# CUBERANKEDMEMBER and CUBESET with Multiple Criteria



## ExcelNate (Aug 7, 2020)

This formula works in my spreadsheet:

=CUBERANKEDMEMBER("ThisWorkbookDataModel",CUBESET("ThisWorkbookDataModel","{([KPCalendar].[CalendarYear].&["&YEAR($C$247)&"],[KPCalendar].[CalendarMonth].&["&MONTH($C$247)&"], [FinancialSummary].[Location].&["&$A$247&"],*-*{[FinancialSummary].[Referring Group].[Internal]}, [FinancialSummary].*[Referring Physician]*.children)}","Needs Name",2,"[Measures].[YTD New Patients]"),ROW()-ROW($A$192))

But this formula returns #N/A:

=CUBERANKEDMEMBER("ThisWorkbookDataModel",CUBESET("ThisWorkbookDataModel","{([KPCalendar].[CalendarYear].&["&YEAR($C$247)&"],[KPCalendar].[CalendarMonth].&["&MONTH($C$247)&"], [FinancialSummary].[Location].&["&$A$247&"],*-*{[FinancialSummary].[Referring Group].[Internal]}, [FinancialSummary].*[Referring Group]*.children)}","Needs Name",2,"[Measures].[YTD New Patients]"),ROW()-ROW($A$192))

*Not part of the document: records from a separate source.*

## config.mk

```make
export PLATFORM = sky130hd
export DESIGN_NAME = isvm_top
export DESIGN_NICKNAME = d
export VERILOG_FILES = /design/src/hdl/isvm_top.v /design/src/hdl/isvm_flag.v
export VERILOG_INCLUDE_DIRS = /design/src /design/src/common
export SDC_FILE = /design/constraint.sdc
export NUM_CORES = 1
export LEC_CHECK = 0
export ABC_AREA = 1
export BUFFER_PORTS_ARGS = -buffer_cell sky130_fd_sc_hd__buf_2
export CAP_MARGIN = 30
export CORE_MARGIN = 1.5
export CORE_UTILIZATION = 35
export DETAILED_ROUTE_END_ITERATION = 6
export GPL_ROUTABILITY_DRIVEN = 1
export HOLD_SLACK_MARGIN = 0.08
export PLACE_DENSITY = 0.58
export SLEW_MARGIN = 0
export SYNTH_ARGS = -nofsm -noshare
export SYNTH_HDL_FRONTEND = slang
export SYNTH_SLANG_ARGS = --single-unit
```

## constraint.sdc

```tcl
create_clock -name clk_i -period 29.8 [get_ports clk_i]
set_input_delay 8.94 -clock clk_i [delete_from_list [all_inputs] [get_ports clk_i]]
set_output_delay 8.94 -clock clk_i [all_outputs]
set_load 0.01 [all_outputs]
```

## src/common/isvm_regs.vh

```
`ifndef ISVM_REGS_VH
`define ISVM_REGS_VH

// counts of sources handled by the map
`define ISVM_NUM_MASKABLE    22
`define ISVM_NUM_RESET       5
`define ISVM_SLOT_BREAK      5'h16
`define ISVM_SLOT_RST        5'h17

// branch kinds shown to the core
`define ISVM_KIND_MASKABLE   2'h0
`define ISVM_KIND_BREAK      2'h1
`define ISVM_KIND_RESET      2'h2

// in-service level meaning nothing is being serviced
`define ISVM_LEVEL_IDLE      3'h4
`define ISVM_GROUP_RESET     2'h0

// fixed vector addresses
`define ISVM_VEC_RESET       16'h0000
`define ISVM_VEC_BREAK       16'h007e
`define ISVM_VEC_WDT         16'h0004
`define ISVM_VEC_LVD         16'h0006
`define ISVM_VEC_PIN0        16'h0008
`define ISVM_VEC_PIN5        16'h0012
`define ISVM_VEC_SER0_TX     16'h001e
`define ISVM_VEC_SER0_RX     16'h0020
`define ISVM_VEC_TM1_UP      16'h0022
`define ISVM_VEC_SER1_TX     16'h0024
`define ISVM_VEC_SER1_RX     16'h0026
`define ISVM_VEC_TM3_UP      16'h0028
`define ISVM_VEC_TM0_END     16'h002c
`define ISVM_VEC_TM3_END     16'h0032
`define ISVM_VEC_ADC         16'h0034
`define ISVM_VEC_DTM0        16'h0056
`define ISVM_VEC_DTM1        16'h0058
`define ISVM_VEC_FLASH       16'h0062
`define ISVM_VEC_STEP        16'h0002

// default priority numbers, zero highest
`define ISVM_DP_WDT          6'h00
`define ISVM_DP_LVD          6'h01
`define ISVM_DP_PIN0         6'h02
`define ISVM_DP_SER0_TX      6'h0b
`define ISVM_DP_SER0_RX      6'h0c
`define ISVM_DP_TM1_UP       6'h0d
`define ISVM_DP_SER1_TX      6'h0e
`define ISVM_DP_SER1_RX      6'h0f
`define ISVM_DP_TM3_UP       6'h10
`define ISVM_DP_TM0_END      6'h12
`define ISVM_DP_ADC          6'h16
`define ISVM_DP_DTM0         6'h27
`define ISVM_DP_DTM1         6'h28
`define ISVM_DP_FLASH        6'h2c
`define ISVM_DP_NONE         6'h3f

`endif

```

## src/hdl/isvm_top.v

```verilog
`timescale 1ns/1ns
`include "isvm_regs.vh"
module isvm_top #(
   parameter NSRC = `ISVM_NUM_MASKABLE,
   parameter NRST = `ISVM_NUM_RESET
) (
   input  wire               clk_i,
   input  wire               rst_n_i,
   input  wire               watchdog_interval_req_i,
   input  wire               voltage_detect_req_i,
   input  wire               pin_edge_req_0_i,
   input  wire               pin_edge_req_1_i,
   input  wire               pin_edge_req_2_i,
   input  wire               pin_edge_req_3_i,
   input  wire               pin_edge_req_4_i,
   input  wire               pin_edge_req_5_i,
   input  wire               serial0_tx_req_i,
   input  wire               clocked_serial0_req_i,
   input  wire               two_wire0_req_i,
   input  wire               serial0_rx_req_i,
   input  wire               serial0_rx_err_req_i,
   input  wire               timer_ch1_upper_req_i,
   input  wire               serial1_tx_req_i,
   input  wire               serial1_rx_req_i,
   input  wire               serial1_rx_err_req_i,
   input  wire               timer_ch3_upper_req_i,
   input  wire               timer_ch0_end_req_i,
   input  wire               timer_ch1_end_req_i,
   input  wire               timer_ch2_end_req_i,
   input  wire               timer_ch3_end_req_i,
   input  wire               conversion_done_req_i,
   input  wire               dual_timer0_req_i,
   input  wire               dual_timer1_req_i,
   input  wire               flash_sequencer_req_i,
   input  wire               software_break_i,
   input  wire [NRST-1:0]    reset_cause_i,
   input  wire [NSRC-1:0]    mask_i,
   input  wire [2*NSRC-1:0]  group_i,
   input  wire               int_enable_i,
   input  wire [2:0]         service_level_i,
   input  wire               ack_i,
   output reg                branch_req_o,
   output reg  [15:0]        vector_o,
   output reg  [1:0]         kind_o,
   output reg  [5:0]         default_prio_o,
   output reg  [1:0]         group_o,
   output reg  [NSRC-1:0]    pending_o
);

   localparam NSLOT = NSRC + 2;

   // slot order follows default priority, so a lower slot wins ties
   wire [NSLOT-1:0] set_vec;
   wire [NSLOT-1:0] flag_vec;
   reg  [NSLOT-1:0] clr_vec;
   reg  [4:0]       pres_slot;

   // merge shared sources by OR
   assign set_vec[0]  = watchdog_interval_req_i;
   assign set_vec[1]  = voltage_detect_req_i;
   assign set_vec[2]  = pin_edge_req_0_i;
   assign set_vec[3]  = pin_edge_req_1_i;
   assign set_vec[4]  = pin_edge_req_2_i;
   assign set_vec[5]  = pin_edge_req_3_i;
   assign set_vec[6]  = pin_edge_req_4_i;
   assign set_vec[7]  = pin_edge_req_5_i;
   assign set_vec[8]  = serial0_tx_req_i | clocked_serial0_req_i
                        | two_wire0_req_i;
   assign set_vec[9]  = serial0_rx_req_i | serial0_rx_err_req_i;
   assign set_vec[10] = timer_ch1_upper_req_i;
   assign set_vec[11] = serial1_tx_req_i;
   assign set_vec[12] = serial1_rx_req_i | serial1_rx_err_req_i;
   assign set_vec[13] = timer_ch3_upper_req_i;
   assign set_vec[14] = timer_ch0_end_req_i;
   assign set_vec[15] = timer_ch1_end_req_i;
   assign set_vec[16] = timer_ch2_end_req_i;
   assign set_vec[17] = timer_ch3_end_req_i;
   assign set_vec[18] = conversion_done_req_i;
   assign set_vec[19] = dual_timer0_req_i;
   assign set_vec[20] = dual_timer1_req_i;
   assign set_vec[21] = flash_sequencer_req_i;
   assign set_vec[NSRC]   = software_break_i;
   assign set_vec[NSRC+1] = |reset_cause_i;

   // one pending flag per slot
   genvar g;
   generate
      for (g = 0; g < NSLOT; g = g + 1) begin : flags
         isvm_flag u_flag (
            .clk_i   (clk_i),
            .rst_n_i (rst_n_i),
            .set_i   (set_vec[g]),
            .clr_i   (clr_vec[g]),
            .flag_o  (flag_vec[g])
         );
      end
   endgenerate

   // vector table entry of a slot, two bytes per entry
   function [15:0] vec_of;
      input [4:0] slot;
      begin
         if (slot <= 5'h07) begin
            vec_of = `ISVM_VEC_WDT
                     + {10'h000, slot, 1'b0};
         end else if (slot >= 5'h0e && slot <= 5'h11) begin
            vec_of = `ISVM_VEC_TM0_END
                     + {10'h000, slot - 5'h0e, 1'b0};
         end else begin
            case (slot)
               5'h08:   vec_of = `ISVM_VEC_SER0_TX;
               5'h09:   vec_of = `ISVM_VEC_SER0_RX;
               5'h0a:   vec_of = `ISVM_VEC_TM1_UP;
               5'h0b:   vec_of = `ISVM_VEC_SER1_TX;
               5'h0c:   vec_of = `ISVM_VEC_SER1_RX;
               5'h0d:   vec_of = `ISVM_VEC_TM3_UP;
               5'h12:   vec_of = `ISVM_VEC_ADC;
               5'h13:   vec_of = `ISVM_VEC_DTM0;
               5'h14:   vec_of = `ISVM_VEC_DTM1;
               5'h15:   vec_of = `ISVM_VEC_FLASH;
               5'h16:   vec_of = `ISVM_VEC_BREAK;
               default: vec_of = `ISVM_VEC_RESET;
            endcase
         end
      end
   endfunction

   // default priority number of a slot
   function [5:0] dprio_of;
      input [4:0] slot;
      begin
         if (slot <= 5'h07) begin
            dprio_of = {1'b0, slot};
         end else if (slot >= 5'h0e && slot <= 5'h11) begin
            dprio_of = `ISVM_DP_TM0_END
                       + {1'b0, slot - 5'h0e};
         end else begin
            case (slot)
               5'h08:   dprio_of = `ISVM_DP_SER0_TX;
               5'h09:   dprio_of = `ISVM_DP_SER0_RX;
               5'h0a:   dprio_of = `ISVM_DP_TM1_UP;
               5'h0b:   dprio_of = `ISVM_DP_SER1_TX;
               5'h0c:   dprio_of = `ISVM_DP_SER1_RX;
               5'h0d:   dprio_of = `ISVM_DP_TM3_UP;
               5'h12:   dprio_of = `ISVM_DP_ADC;
               5'h13:   dprio_of = `ISVM_DP_DTM0;
               5'h14:   dprio_of = `ISVM_DP_DTM1;
               5'h15:   dprio_of = `ISVM_DP_FLASH;
               default: dprio_of = `ISVM_DP_NONE;
            endcase
         end
      end
   endfunction

   // maskable arbitration: best group first, lowest slot on a tie
   reg [4:0]  best_slot;
   reg [1:0]  best_grp;
   reg        best_hit;
   reg [1:0]  cur_grp;
   integer    i;

   always @* begin
      best_slot = 5'h00;
      best_grp  = 2'h3;
      best_hit  = 1'b0;
      cur_grp   = 2'h0;
      for (i = NSRC - 1; i >= 0; i = i - 1) begin
         cur_grp = group_i[2*i +: 2];
         if (flag_vec[i] && !mask_i[i]
             && ({1'b0, cur_grp} < service_level_i)
             && (!best_hit || cur_grp <= best_grp)) begin
            best_slot = i[4:0];
            best_grp  = cur_grp;
            best_hit  = 1'b1;
         end
      end
   end

   // final choice: reset, then break, then enabled maskable
   reg        next_req;
   reg [4:0]  next_slot;
   reg [1:0]  next_kind;
   reg [1:0]  next_grp;

   always @* begin
      next_req  = 1'b0;
      next_slot = best_slot;
      next_kind = `ISVM_KIND_MASKABLE;
      next_grp  = best_grp;
      if (flag_vec[NSRC+1]) begin
         next_req  = 1'b1;
         next_slot = `ISVM_SLOT_RST;
         next_kind = `ISVM_KIND_RESET;
         next_grp  = `ISVM_GROUP_RESET;
      end else if (flag_vec[NSRC]) begin
         next_req  = 1'b1;
         next_slot = `ISVM_SLOT_BREAK;
         next_kind = `ISVM_KIND_BREAK;
         next_grp  = `ISVM_GROUP_RESET;
      end else if (best_hit && int_enable_i) begin
         next_req  = 1'b1;
      end
   end

   // acknowledge clears the presented slot only
   integer k;
   always @* begin
      clr_vec = {NSLOT{1'b0}};
      for (k = 0; k < NSLOT; k = k + 1) begin
         if (ack_i && branch_req_o && pres_slot == k[4:0]) begin
            clr_vec[k] = 1'b1;
         end
      end
   end

   // present the winner; drop for one cycle after an acknowledge
   always @(posedge clk_i or negedge rst_n_i) begin
      if (!rst_n_i) begin
         branch_req_o   <= 1'b0;
         vector_o       <= `ISVM_VEC_RESET;
         kind_o         <= `ISVM_KIND_MASKABLE;
         default_prio_o <= `ISVM_DP_NONE;
         group_o        <= 2'h0;
         pres_slot      <= 5'h00;
      end else if (ack_i && branch_req_o) begin
         branch_req_o   <= 1'b0;
      end else begin
         branch_req_o   <= next_req;
         vector_o       <= vec_of(next_slot);
         kind_o         <= next_kind;
         default_prio_o <= dprio_of(next_slot);
         group_o        <= next_grp;
         pres_slot      <= next_slot;
      end
   end

   // pending maskable flags shown for software polling
   always @(posedge clk_i or negedge rst_n_i) begin
      if (!rst_n_i) begin
         pending_o <= {NSRC{1'b0}};
      end else begin
         pending_o <= flag_vec[NSRC-1:0];
      end
   end

endmodule

```

## src/hdl/isvm_flag.v

```verilog
`timescale 1ns/1ns
// one pending-request flag; a set in the clear cycle wins
module isvm_flag (
   input  wire clk_i,
   input  wire rst_n_i,
   input  wire set_i,
   input  wire clr_i,
   output reg  flag_o
);

   // sticky request with set priority over clear
   always @(posedge clk_i or negedge rst_n_i) begin
      if (!rst_n_i) begin
         flag_o <= 1'b0;
      end else if (set_i) begin
         flag_o <= 1'b1;
      end else if (clr_i) begin
         flag_o <= 1'b0;
      end
   end

endmodule

```

==> run_results.csv <==
group,metric,value,unit
drt,drc,0,
worst_setup_path,required,30.04,ns
clocking,cts_made_buffers,9,
grt,grtUsageTotal,20.9,%
drt,vias_per_cell,4.87,
power_and_ir_drop,irDropWorstVdd,0.0697,mV
sta,setup_viol,0,
logic_synthesis,synth-edff-count,0,
min_path,hold_end,"pending_o[3]",
sta,slew_viol_final,0,
grt,antenna_found_initial,0,
flow_run,maxCapViolCount,0,
sta,setup_tns,0,ns
worst_setup_path,critPathMaxFanout,8,
sta,relSlewSlack,53.6,%
status,outcome,"finished, final reports clean",
floorplan,coreArea,0.0180,sq mm
clocking,cts_tree,"built",
logic_synthesis,yosysWarnings,0,
logic_synthesis,async_flop_share,100,%
floorplan,die_h,139,um
cells_and_area,layout_common_cells,"nand2_1, buf_4, buf_2, inv_1, nor2_1",
clocking,clk_pin_slew,0.06,ns
logic_synthesis,synth-main-ff-cell,"dfrtp_1",
floorplan,die_width,139,um
logic_synthesis,ys_types,48,
min_path,hp-start,"flags[3].u_flag.flag_o",
sta,layout_setup_ws,0.348,ns
worst_setup_path,endpoint_kind,"flop",
clocking,cts_root_buf,"clkbuf_16",
drt,drtAntennaViolNets,0,
cells_and_area,postLayoutCellArea,0.0102,sq mm
cells_and_area,antenna_cells,0,
placed_design,portBuffers,143,
drt,wl,21700,um
worst_setup_path,r2r-start,"flags[21].u_flag.flag_o",
clocking,clk_latency,0.35,ns
floorplan,die_area,0.0192,sq mm
logic_synthesis,synth_area_leader_cell,"dfrtp_1",
worst_setup_path,critPathMaxStageDelay,0.34,ns
floorplan,rows,49,
grt,grt_overflow,0,
worst_setup_path,reg2regPathDepth,179,
worst_setup_path,worst_path_most_repeated_cell,"a21oi_2",
placed_design,dp_hpwl,15800,um
worst_setup_path,crit_type,"in2reg",
clocking,cts.sinks,68,
sta,fin_crit,29.45,ns
cells_and_area,drive_above_1_share,50.2,%
worst_setup_path,reg2reg_slack,8.95,ns
logic_synthesis,ys_ff_latch,68,
grt,grt_pass1_wl,32500,um
worst_setup_path,r2r-end,"vector_o[5]",
logic_synthesis,avgSynthCellArea,6.95,sq um
cells_and_area,syn2layout_area_growth,57.7,%
cells_and_area,num-nets-final,1431,
sta,grt_setup_unrepaired,"yes",
worst_setup_path,cp-start-kind,"primary input",
drt,route.vias.total,7191,
cells_and_area,final_cells,1478,
cells_and_area,fillers,1676,
placed_design,dp.cells,1430,
floorplan,floorplan.initialDensity,35.7,%
placed_design,place_area,0.00848,sq mm
cells_and_area,final_common_cell,"nand2_1",
min_path,hold_class,"reg2reg",
power_and_ir_drop,power.density,86.0,mW/mm^2
clocking,hold_buffers,0,
worst_setup_path,arrival,29.69,ns
logic_synthesis,seq_area_frac_synth,26.5,%
logic_synthesis,syn_inst,927,
drt,dr.pass1.iters,5,
power_and_ir_drop,leakagePower,5.23,nW
sta,hold_viol,0,
grt,grt_start_max_net_pins,69,
placed_design,routabilityCongestion,0.886,
min_path,worstHoldPathCells,0,
placed_design,dp_slack,-0.868,ns
sta,fin_crit_sh,98.8,%
worst_setup_path,crit_slowest_cell,"ha_1",
logic_synthesis,ys_top_cells_by_area,"dfrtp_1, ha_1, nand2_1",
sta,clock.fmax,0.0340,GHz
grt,grt_pass1_vias,6506,
drt,wl_per_cell,14.7,um
clocking,cts.path.max_buffers,2,
sta,worst_slew_pin_slew,0.696,ns
logic_synthesis,synth.cell_area,0.00644,sq mm
floorplan,ioPinCount,154,
clocking,htree_levels,3,
logic_synthesis,synth_top_area_share,24.1,%
sta,finClkSkew,0.00767,ns
drt,dr.first_iter.drc_count,281,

I think the difference between the two formulas is that I am trying to filter out [FinancialSummary].[Referring Group].[Internal] and the second formula also references [FinancialSummary].[Referring Group] a second time.

I have tried several different ways to adjust the syntax of the second formula to rank Referring Group by YTD New Patients while filtering out the Referring Group category Internal, but can't seem to get the syntax right.

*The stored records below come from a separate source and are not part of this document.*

[src/ttt_pkg.sv]
// Shared constants and types for the trail trace transmitter
package ttt_pkg;
  // Register port geometry
  localparam int ADDR_W = 8;
  localparam int DATA_W = 16;
  // Register byte addresses
  localparam logic [7:0] OFS_CONTROL = 8'he8;
  localparam logic [7:0] OFS_POINTER = 8'hea;
  localparam logic [7:0] OFS_DATA = 8'hec;
  // Control field positions
  localparam int BIT_LSB_FIRST = 0;
  localparam int BIT_INVERT = 1;
  localparam int BIT_ALL_ZERO = 2;
  localparam int BIT_ALIGN_DIS = 3;
  localparam int CTRL_W = 4;
  // Identifier store geometry
  localparam int PTR_W = 4;
  localparam int BYTE_W = 8;
  localparam int ID_BYTES = 16;
  localparam int CNT_W = 3;
  // Reset values
  localparam logic [CTRL_W-1:0] RST_CONTROL = 4'h0;
  localparam logic [PTR_W-1:0] RST_POINTER = 4'h0;
  localparam logic [BYTE_W-1:0] RST_ID_BYTE = 8'h00;
  localparam logic [DATA_W-1:0] RST_RDATA = 16'h0000;
  // Alignment bit carried by the first byte, zero on the others
  localparam logic ALIGN_MARK = 1'b1;

  // Whole state of the transmitter
  typedef struct packed {
    logic [CTRL_W-1:0] control;                  // Control bits
    logic [PTR_W-1:0] id_byte_pointer;           // Software byte pointer
    logic [ID_BYTES-1:0][BYTE_W-1:0] id_store;   // Identifier bytes
    logic [DATA_W-1:0] rdata;                    // Read data holding
    logic [PTR_W-1:0] tx_index;                  // Byte being sent
    logic [CNT_W-1:0] tx_count;                  // Bit within byte
  } ttt_state_s;

  // Buffer state: head slot and skid slot
  typedef struct packed {
    logic head_v;
    logic head_d;
    logic skid_v;
    logic skid_d;
  } ttt_buf_s;
endpackage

I have created a simplified version of the spreadsheet here:



			http://mooresolutionsinc.com/downloads/CS.xlsx
		


There are several potential workarounds with GETPIVOTDATA, INDEX and MATCH, etc., but the actual spreadsheet has maybe 20 tabs and hundreds of CUBEVALUE functions.  There has to be a way to get CUBESET to reference the same column twice.

Any suggestions would be much appreciated.


----------